In such control systems, communication is typically executed through a field bus standard, which is a digital communication standard according to which transmitters may be coupled to only a single control bus to transmit sensed process variables to the central controller. Examples for communication standards include ISA 50.02-1992 section 11 and HART®, which overlays communication on a 4-20 mA processor variable signal.
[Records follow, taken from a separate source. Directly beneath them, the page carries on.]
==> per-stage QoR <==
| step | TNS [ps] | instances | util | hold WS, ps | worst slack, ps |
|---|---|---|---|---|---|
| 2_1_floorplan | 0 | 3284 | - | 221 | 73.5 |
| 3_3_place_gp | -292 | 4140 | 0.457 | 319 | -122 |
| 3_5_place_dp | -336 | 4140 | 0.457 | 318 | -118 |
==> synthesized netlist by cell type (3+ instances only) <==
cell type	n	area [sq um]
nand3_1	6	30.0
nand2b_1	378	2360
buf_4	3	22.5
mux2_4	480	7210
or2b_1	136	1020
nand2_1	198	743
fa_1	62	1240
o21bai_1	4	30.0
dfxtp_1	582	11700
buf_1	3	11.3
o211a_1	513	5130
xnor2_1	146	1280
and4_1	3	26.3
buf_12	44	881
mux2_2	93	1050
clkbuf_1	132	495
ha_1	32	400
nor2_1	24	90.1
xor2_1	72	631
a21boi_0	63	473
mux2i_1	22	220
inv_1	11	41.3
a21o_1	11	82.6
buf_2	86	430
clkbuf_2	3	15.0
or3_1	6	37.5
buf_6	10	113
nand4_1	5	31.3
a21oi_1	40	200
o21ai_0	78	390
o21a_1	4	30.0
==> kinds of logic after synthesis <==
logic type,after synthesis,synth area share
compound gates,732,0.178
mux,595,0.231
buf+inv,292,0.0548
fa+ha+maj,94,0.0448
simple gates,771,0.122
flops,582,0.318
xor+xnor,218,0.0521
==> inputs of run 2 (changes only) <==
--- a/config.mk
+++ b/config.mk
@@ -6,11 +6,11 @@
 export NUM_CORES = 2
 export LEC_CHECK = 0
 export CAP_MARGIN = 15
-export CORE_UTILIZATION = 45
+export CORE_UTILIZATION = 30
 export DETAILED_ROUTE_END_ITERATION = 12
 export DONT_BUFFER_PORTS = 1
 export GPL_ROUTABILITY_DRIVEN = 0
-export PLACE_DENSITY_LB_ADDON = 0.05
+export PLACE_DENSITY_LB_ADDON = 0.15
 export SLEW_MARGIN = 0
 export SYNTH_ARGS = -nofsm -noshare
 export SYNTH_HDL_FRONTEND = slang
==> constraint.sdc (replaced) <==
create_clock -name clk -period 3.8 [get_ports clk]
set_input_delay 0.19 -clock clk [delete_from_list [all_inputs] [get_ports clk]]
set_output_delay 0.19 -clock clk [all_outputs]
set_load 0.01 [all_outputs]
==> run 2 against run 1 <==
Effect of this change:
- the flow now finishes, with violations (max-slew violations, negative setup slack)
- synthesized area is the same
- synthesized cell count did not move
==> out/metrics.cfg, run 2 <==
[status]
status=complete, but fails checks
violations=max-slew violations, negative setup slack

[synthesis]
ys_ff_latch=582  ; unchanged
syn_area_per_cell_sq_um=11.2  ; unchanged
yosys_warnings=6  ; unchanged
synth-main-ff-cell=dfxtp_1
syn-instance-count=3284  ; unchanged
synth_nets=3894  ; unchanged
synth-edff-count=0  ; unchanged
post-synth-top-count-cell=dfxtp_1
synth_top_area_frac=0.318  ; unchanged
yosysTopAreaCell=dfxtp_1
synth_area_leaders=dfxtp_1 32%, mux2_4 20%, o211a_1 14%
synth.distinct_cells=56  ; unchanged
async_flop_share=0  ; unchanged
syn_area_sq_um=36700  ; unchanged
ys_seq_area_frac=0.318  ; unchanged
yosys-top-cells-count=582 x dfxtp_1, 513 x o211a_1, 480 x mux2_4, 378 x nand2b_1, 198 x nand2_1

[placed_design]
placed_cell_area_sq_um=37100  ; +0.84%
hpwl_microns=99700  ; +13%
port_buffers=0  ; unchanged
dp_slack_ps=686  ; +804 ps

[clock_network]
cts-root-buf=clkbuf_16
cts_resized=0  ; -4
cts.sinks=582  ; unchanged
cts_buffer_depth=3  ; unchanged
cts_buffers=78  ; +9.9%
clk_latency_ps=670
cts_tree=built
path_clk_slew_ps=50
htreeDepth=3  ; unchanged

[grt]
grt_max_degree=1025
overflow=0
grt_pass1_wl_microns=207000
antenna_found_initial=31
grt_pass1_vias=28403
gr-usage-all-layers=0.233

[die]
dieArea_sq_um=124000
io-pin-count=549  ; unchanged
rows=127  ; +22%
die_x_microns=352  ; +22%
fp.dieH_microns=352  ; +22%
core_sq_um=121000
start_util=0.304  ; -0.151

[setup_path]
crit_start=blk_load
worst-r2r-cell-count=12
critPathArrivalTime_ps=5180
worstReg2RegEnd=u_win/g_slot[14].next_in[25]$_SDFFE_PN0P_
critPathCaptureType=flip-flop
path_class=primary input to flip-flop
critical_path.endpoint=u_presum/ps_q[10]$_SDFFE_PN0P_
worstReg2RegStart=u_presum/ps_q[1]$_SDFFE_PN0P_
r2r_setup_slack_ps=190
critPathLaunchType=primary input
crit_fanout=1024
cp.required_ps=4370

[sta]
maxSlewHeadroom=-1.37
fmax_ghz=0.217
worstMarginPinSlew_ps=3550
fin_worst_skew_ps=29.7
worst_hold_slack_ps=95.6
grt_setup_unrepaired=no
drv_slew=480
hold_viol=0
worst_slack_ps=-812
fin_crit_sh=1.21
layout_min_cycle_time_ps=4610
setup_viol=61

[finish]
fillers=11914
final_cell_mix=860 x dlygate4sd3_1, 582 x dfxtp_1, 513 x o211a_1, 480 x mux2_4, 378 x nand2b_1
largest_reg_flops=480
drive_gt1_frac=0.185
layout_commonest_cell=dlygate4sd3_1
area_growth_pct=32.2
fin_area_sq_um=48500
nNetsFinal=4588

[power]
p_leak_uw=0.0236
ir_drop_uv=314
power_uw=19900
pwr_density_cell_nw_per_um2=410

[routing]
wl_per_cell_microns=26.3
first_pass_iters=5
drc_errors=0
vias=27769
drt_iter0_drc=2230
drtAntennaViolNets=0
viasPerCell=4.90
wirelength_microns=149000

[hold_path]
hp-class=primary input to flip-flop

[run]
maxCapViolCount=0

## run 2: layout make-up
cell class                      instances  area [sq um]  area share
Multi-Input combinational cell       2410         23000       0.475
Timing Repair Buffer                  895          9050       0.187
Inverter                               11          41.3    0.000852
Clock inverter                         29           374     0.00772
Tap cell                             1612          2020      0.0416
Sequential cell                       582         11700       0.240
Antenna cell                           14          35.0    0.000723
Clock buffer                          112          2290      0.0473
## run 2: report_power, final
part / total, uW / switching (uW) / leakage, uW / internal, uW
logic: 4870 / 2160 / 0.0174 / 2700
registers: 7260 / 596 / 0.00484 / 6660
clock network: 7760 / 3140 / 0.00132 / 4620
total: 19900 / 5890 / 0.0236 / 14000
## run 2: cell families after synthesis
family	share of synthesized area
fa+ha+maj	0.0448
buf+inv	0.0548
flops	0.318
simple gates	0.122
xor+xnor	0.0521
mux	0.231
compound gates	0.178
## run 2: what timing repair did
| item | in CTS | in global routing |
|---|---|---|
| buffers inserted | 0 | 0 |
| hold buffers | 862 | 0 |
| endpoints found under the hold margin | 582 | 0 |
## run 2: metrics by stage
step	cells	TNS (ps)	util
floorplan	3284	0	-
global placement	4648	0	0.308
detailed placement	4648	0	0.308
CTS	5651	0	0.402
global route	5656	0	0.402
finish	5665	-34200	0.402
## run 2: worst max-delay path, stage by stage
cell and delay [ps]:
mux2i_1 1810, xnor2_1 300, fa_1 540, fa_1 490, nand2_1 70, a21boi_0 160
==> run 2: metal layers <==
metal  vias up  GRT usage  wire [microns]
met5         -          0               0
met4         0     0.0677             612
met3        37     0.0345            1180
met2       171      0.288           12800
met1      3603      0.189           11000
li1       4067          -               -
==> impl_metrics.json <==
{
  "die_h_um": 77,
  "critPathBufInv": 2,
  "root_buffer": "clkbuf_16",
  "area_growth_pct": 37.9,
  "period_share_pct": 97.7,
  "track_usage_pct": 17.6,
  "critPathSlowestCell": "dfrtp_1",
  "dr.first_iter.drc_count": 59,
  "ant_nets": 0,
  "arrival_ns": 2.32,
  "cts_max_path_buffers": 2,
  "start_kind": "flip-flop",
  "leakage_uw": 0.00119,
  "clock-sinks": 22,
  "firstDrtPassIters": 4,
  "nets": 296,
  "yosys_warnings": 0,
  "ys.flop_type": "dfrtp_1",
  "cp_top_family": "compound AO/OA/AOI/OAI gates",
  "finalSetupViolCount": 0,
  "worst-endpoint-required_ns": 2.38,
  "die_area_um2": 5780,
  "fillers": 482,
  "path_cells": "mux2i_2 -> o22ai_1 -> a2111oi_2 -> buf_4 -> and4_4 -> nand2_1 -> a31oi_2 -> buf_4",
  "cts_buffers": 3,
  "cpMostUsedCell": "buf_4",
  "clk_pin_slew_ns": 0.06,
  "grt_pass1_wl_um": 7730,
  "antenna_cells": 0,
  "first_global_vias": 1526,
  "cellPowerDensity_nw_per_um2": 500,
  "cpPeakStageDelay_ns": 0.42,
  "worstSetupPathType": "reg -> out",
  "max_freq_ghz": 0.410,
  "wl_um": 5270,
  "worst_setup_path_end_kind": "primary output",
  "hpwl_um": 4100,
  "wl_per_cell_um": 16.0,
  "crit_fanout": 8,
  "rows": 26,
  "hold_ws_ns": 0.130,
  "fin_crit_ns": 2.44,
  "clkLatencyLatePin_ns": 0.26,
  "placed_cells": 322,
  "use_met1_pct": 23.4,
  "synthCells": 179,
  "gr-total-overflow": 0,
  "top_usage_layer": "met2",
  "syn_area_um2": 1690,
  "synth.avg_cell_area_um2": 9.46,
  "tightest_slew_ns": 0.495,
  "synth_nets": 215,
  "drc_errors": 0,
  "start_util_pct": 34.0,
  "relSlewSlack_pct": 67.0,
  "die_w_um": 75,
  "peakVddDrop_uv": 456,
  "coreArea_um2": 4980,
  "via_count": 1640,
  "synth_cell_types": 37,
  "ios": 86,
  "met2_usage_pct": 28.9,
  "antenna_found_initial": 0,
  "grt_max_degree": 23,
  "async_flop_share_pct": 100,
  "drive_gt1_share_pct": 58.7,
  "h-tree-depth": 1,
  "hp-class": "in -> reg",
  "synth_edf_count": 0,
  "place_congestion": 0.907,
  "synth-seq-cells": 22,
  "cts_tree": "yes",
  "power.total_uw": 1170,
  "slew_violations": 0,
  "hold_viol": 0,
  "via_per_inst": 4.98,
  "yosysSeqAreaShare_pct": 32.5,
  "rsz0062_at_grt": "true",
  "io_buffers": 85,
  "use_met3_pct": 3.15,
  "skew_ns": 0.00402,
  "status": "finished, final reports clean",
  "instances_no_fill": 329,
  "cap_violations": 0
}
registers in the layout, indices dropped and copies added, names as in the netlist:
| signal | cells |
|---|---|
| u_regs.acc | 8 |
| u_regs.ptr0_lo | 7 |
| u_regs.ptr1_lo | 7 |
**config.mk**
```make
export PLATFORM = sky130hd
export DESIGN_NAME = cfg_loader
export DESIGN_NICKNAME = d
export VERILOG_FILES = /design/src/rtl/cfg_loader_pkg.sv /design/src/rtl/cfg_ee_master.sv /design/src/rtl/cfg_ext_shift.sv /design/src/rtl/cfg_loader.sv
export SDC_FILE = /design/constraint.sdc
export NUM_CORES = 1
export LEC_CHECK = 0
export ABC_AREA = 1
export CAP_MARGIN = 20
export CORE_UTILIZATION = 35
export CTS_CLUSTER_DIAMETER = 30
export DETAILED_ROUTE_END_ITERATION = 12
export HOLD_SLACK_MARGIN = 0.08
export SYNTH_ARGS = -nofsm -noshare
export SYNTH_HDL_FRONTEND = slang
export SYNTH_SLANG_ARGS = --single-unit
```
**constraint.sdc**
```tcl
create_clock -name clk_i -period 4.4 [get_ports clk_i]
set_input_delay 0.88 -clock clk_i [delete_from_list [all_inputs] [get_ports clk_i]]
set_output_delay 0.88 -clock clk_i [all_outputs]
set_load 0.1 [all_outputs]
```
**src/rtl/cfg_loader_pkg.sv**
```systemverilog
package cfg_loader_pkg;
  typedef enum logic [1:0] {
    SRC_STRAP = 2'b00,
    SRC_CTRL  = 2'b01,
    SRC_EE    = 2'b10,
    SRC_RSVD  = 2'b11
  } src_mode_e;

  // command periods: start, 2 opcode, 6 address, 1 dummy before data
  localparam int unsigned EE_CMD_PERIODS = 10;
  localparam int unsigned EE_HI_CMD      = 2;  // periods carrying a 1
endpackage

```
**src/rtl/cfg_ee_master.sv**
```systemverilog
module cfg_ee_master
  import cfg_loader_pkg::*;
#(
  parameter int unsigned HALF_DIV = 2,
  parameter int unsigned CFG_W    = 16
) (
  input  logic             clk_i,
  input  logic             rst_ni,
  input  logic             start_i,
  input  logic             ee_do_i,
  output logic             sclk_o,
  output logic             cs_o,
  output logic             di_o,
  output logic [CFG_W-1:0] word_o,
  output logic             done_o
);
  localparam int unsigned TOTAL = EE_CMD_PERIODS + CFG_W;
  localparam int unsigned IDX_W = $clog2(TOTAL);
  localparam int unsigned DIV_W = $clog2(HALF_DIV + 1);
  localparam int unsigned BIT_W = $clog2(CFG_W);

  logic             busy_q, fin_q, phase_q, done_q;
  logic [DIV_W-1:0] half_q;
  logic [IDX_W-1:0] idx_q;
  logic [CFG_W-1:0] word_q;
  logic [IDX_W-1:0] rel;
  logic             half_end;

  assign half_end = (half_q == DIV_W'(HALF_DIV - 1));
  assign rel      = idx_q - IDX_W'(EE_CMD_PERIODS);

  always_ff @(posedge clk_i or negedge rst_ni) begin
    if (!rst_ni) begin
      busy_q  <= 1'b0;
      fin_q   <= 1'b0;
      phase_q <= 1'b0;
      done_q  <= 1'b0;
      half_q  <= '0;
      idx_q   <= '0;
      word_q  <= '0;
    end else begin
      done_q <= 1'b0;
      if (!busy_q) begin
        if (start_i && !fin_q) begin
          busy_q  <= 1'b1;
          half_q  <= '0;
          phase_q <= 1'b0;
          idx_q   <= '0;
        end
      end else if (!half_end) begin
        half_q <= half_q + 1'b1;
      end else begin
        half_q <= '0;
        if (!phase_q) begin
          phase_q <= 1'b1;
          // sample on the rising serial edge
          if (idx_q >= IDX_W'(EE_CMD_PERIODS))
            word_q[rel[BIT_W-1:0]] <= ee_do_i;
        end else begin
          phase_q <= 1'b0;
          if (idx_q == IDX_W'(TOTAL - 1)) begin
            busy_q <= 1'b0;
            fin_q  <= 1'b1;
            done_q <= 1'b1;
          end else begin
            idx_q <= idx_q + 1'b1;
          end
        end
      end
    end
  end

  assign sclk_o = phase_q;
  assign cs_o   = busy_q;
  assign di_o   = busy_q && (idx_q < IDX_W'(EE_HI_CMD));
  assign word_o = word_q;
  assign done_o = done_q;
endmodule

```
**src/rtl/cfg_ext_shift.sv**
```systemverilog
module cfg_ext_shift #(
  parameter int unsigned CFG_W = 16
) (
  input  logic             clk_i,
  input  logic             rst_ni,
  input  logic             en_i,
  input  logic             ext_clk_i,
  input  logic             ext_data_i,
  output logic [CFG_W-1:0] word_o,
  output logic             done_o
);
  localparam int unsigned CNT_W = $clog2(CFG_W + 1);
  localparam int unsigned BIT_W = $clog2(CFG_W);

  logic [2:0]       clk_sq;
  logic [1:0]       dat_sq;
  logic [CNT_W-1:0] cnt_q;
  logic [CFG_W-1:0] word_q;
  logic             done_q;
  logic             rise;

  assign rise = clk_sq[1] && !clk_sq[2];

  always_ff @(posedge clk_i or negedge rst_ni) begin
    if (!rst_ni) begin
      clk_sq <= '0;
      dat_sq <= '0;
      cnt_q  <= '0;
      word_q <= '0;
      done_q <= 1'b0;
    end else begin
      clk_sq <= {clk_sq[1:0], ext_clk_i};
      dat_sq <= {dat_sq[0], ext_data_i};
      done_q <= 1'b0;
      if (en_i && rise && (cnt_q < CNT_W'(CFG_W))) begin
        word_q[cnt_q[BIT_W-1:0]] <= dat_sq[1];
        cnt_q <= cnt_q + 1'b1;
        if (cnt_q == CNT_W'(CFG_W - 1)) done_q <= 1'b1;
      end
    end
  end

  assign word_o = word_q;
  assign done_o = done_q;
endmodule

```
**src/rtl/cfg_loader.sv**
```systemverilog
module cfg_loader
  import cfg_loader_pkg::*;
#(
  parameter int unsigned     HALF_DIV = 2,
  parameter int unsigned     CFG_W    = 16,
  parameter int unsigned     ADDR_W   = 5,
  parameter logic [CFG_W-1:0] DFLT_CFG = 16'h1000,
  parameter int unsigned     BIT_A    = 9,
  parameter int unsigned     BIT_B    = 8,
  parameter int unsigned     BIT_C    = 10
) (
  input  logic              clk_i,
  input  logic              rst_ni,
  input  logic [1:0]        mode_i,
  input  logic              strap_a_i,
  input  logic              strap_b_i,
  input  logic              strap_c_i,
  input  logic              ext_clk_i,
  input  logic              ext_data_i,
  input  logic              ee_do_i,
  output logic              ee_sclk_o,
  output logic              ee_cs_o,
  output logic              ee_di_o,
  output logic [CFG_W-1:0]  cfg_word_o,
  output logic              cfg_done_o,
  output logic [ADDR_W-1:0] mgmt_addr_o
);
  src_mode_e        mode_q;
  logic             mode_vld_q, done_q;
  logic [CFG_W-1:0] cfg_q, hw_word, ee_word, ext_word;
  logic             ee_done, ext_done, sel_ee, sel_ctrl, sel_hw;

  assign sel_ee   = mode_vld_q && (mode_q == SRC_EE);
  assign sel_ctrl = mode_vld_q && (mode_q == SRC_CTRL);
  assign sel_hw   = mode_vld_q && (mode_q == SRC_STRAP || mode_q == SRC_RSVD);

  cfg_ee_master #(.HALF_DIV(HALF_DIV), .CFG_W(CFG_W)) u_ee (
    .clk_i  (clk_i),
    .rst_ni (rst_ni),
    .start_i(sel_ee),
    .ee_do_i(ee_do_i),
    .sclk_o (ee_sclk_o),
    .cs_o   (ee_cs_o),
    .di_o   (ee_di_o),
    .word_o (ee_word),
    .done_o (ee_done)
  );

  cfg_ext_shift #(.CFG_W(CFG_W)) u_ext (
    .clk_i     (clk_i),
    .rst_ni    (rst_ni),
    .en_i      (sel_ctrl),
    .ext_clk_i (ext_clk_i),
    .ext_data_i(ext_data_i),
    .word_o    (ext_word),
    .done_o    (ext_done)
  );

  always_comb begin
    hw_word        = DFLT_CFG;
    hw_word[BIT_A] = strap_a_i;
    hw_word[BIT_B] = strap_b_i;
    hw_word[BIT_C] = strap_c_i;
  end

  always_ff @(posedge clk_i or negedge rst_ni) begin
    if (!rst_ni) begin
      mode_q     <= SRC_STRAP;
      mode_vld_q <= 1'b0;
      done_q     <= 1'b0;
      cfg_q      <= '0;
    end else if (!done_q) begin
      if (!mode_vld_q) begin
        mode_vld_q <= 1'b1;
        mode_q     <= src_mode_e'(mode_i);
      end else if (sel_hw) begin
        cfg_q  <= hw_word;
        done_q <= 1'b1;
      end else if (sel_ctrl && ext_done) begin
        cfg_q  <= ext_word;
        done_q <= 1'b1;
      end else if (sel_ee && ee_done) begin
        cfg_q  <= ee_word;
        done_q <= 1'b1;
      end
    end
  end

  assign cfg_word_o  = cfg_q;
  assign cfg_done_o  = done_q;
  assign mgmt_addr_o = (done_q && !sel_hw) ? cfg_q[ADDR_W-1:0] : '0;
endmodule

```
### src/rtl/vbdma_queue.sv
module vbdma_queue
    import vbq_pkg::*;
#(
    parameter int DEPTH = 16
) (
    input  logic              clk,
    input  logic              rst_n,
    input  logic              req_valid,
    output logic              req_ready,
    input  logic [SRC_BW-1:0] req_src,
    input  logic [LEN_BW-1:0] req_len,
    input  logic [DST_W-1:0]  req_dst,
    input  logic [1:0]        req_tgt,
    input  logic              vblank,
    input  logic              port_busy,
    output logic              port_wr,
    output logic [15:0]       port_data,
    output logic              done,
    output logic              overflow
);

    localparam int FILL_W = $clog2(DEPTH + 1);

    xfer_t             part_a, part_b, head;
    logic              crosses;
    logic [FILL_W-1:0] fill;
    logic [FILL_W-1:0] room;
    logic              room_ok;
    logic              draining;
    logic              pop;
    logic [1:0]        push_n;

    vbq_split u_split (
        .src_b   (req_src),
        .len_b   (req_len),
        .dst_b   (req_dst),
        .tgt     (req_tgt),
        .part_a  (part_a),
        .part_b  (part_b),
        .crosses (crosses)
    );

    assign room      = FILL_W'(DEPTH) - fill;
    assign room_ok   = crosses ? (room >= FILL_W'(2)) : (room >= FILL_W'(1));
    assign req_ready = !draining && room_ok;
    assign push_n    = (req_valid && req_ready) ? (crosses ? 2'd2 : 2'd1) : 2'd0;

    vbq_store #(.DEPTH(DEPTH)) u_store (
        .clk    (clk),
        .rst_n  (rst_n),
        .push_n (push_n),
        .in_a   (part_a),
        .in_b   (part_b),
        .pop    (pop),
        .head   (head),
        .fill   (fill)
    );

    vbq_drain u_drain (
        .clk       (clk),
        .rst_n     (rst_n),
        .vblank    (vblank),
        .port_busy (port_busy),
        .empty     (fill == '0),
        .head      (head),
        .port_wr   (port_wr),
        .port_data (port_data),
        .pop       (pop),
        .done      (done),
        .draining  (draining)
    );

    always_ff @(posedge clk) begin
        if (!rst_n)                                 overflow <= 1'b0;
        else if (req_valid && !draining && !room_ok) overflow <= 1'b1;
    end

endmodule

### config.mk
export PLATFORM = sky130hd
export DESIGN_NAME = vbdma_queue
export DESIGN_NICKNAME = d
export VERILOG_FILES = /design/src/rtl/vbq_pkg.sv /design/src/rtl/vbq_split.sv /design/src/rtl/vbq_store.sv /design/src/rtl/vbq_drain.sv /design/src/rtl/vbdma_queue.sv
export SDC_FILE = /design/constraint.sdc
export NUM_CORES = 2
export LEC_CHECK = 0
export BUFFER_PORTS_ARGS = -buffer_cell sky130_fd_sc_hd__buf_2
export CAP_MARGIN = 10
export CORE_MARGIN = 8
export CORE_UTILIZATION = 45
export CTS_BUF_LIST = sky130_fd_sc_hd__clkbuf_4 sky130_fd_sc_hd__clkbuf_8
export CTS_CLUSTER_DIAMETER = 50
export DETAILED_ROUTE_END_ITERATION = 10
export GPL_ROUTABILITY_DRIVEN = 0
export GPL_TIMING_DRIVEN = 1
export PLACE_DENSITY = 0.58
export SLEW_MARGIN = 25
export SYNTH_ARGS = -nofsm -noshare
export SYNTH_HDL_FRONTEND = slang
export SYNTH_SLANG_ARGS = --single-unit
### constraint.sdc
create_clock -name clk -period 6.2 [get_ports clk]
set_input_delay 0.93 -clock clk [delete_from_list [all_inputs] [get_ports clk]]
set_output_delay 0.93 -clock clk [all_outputs]
set_load 0.01 [all_outputs]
Intrinsic safety is an important aspect of those control systems. When a field device is located in a hazardous area without explosion proof equipment, the electronics in the field device should be intrinsically safe. In general, intrinsic safety means that the electronics must be designed in a way that no sparks and no heat are generated thereby even when one or more electronic component failures occur at the same time.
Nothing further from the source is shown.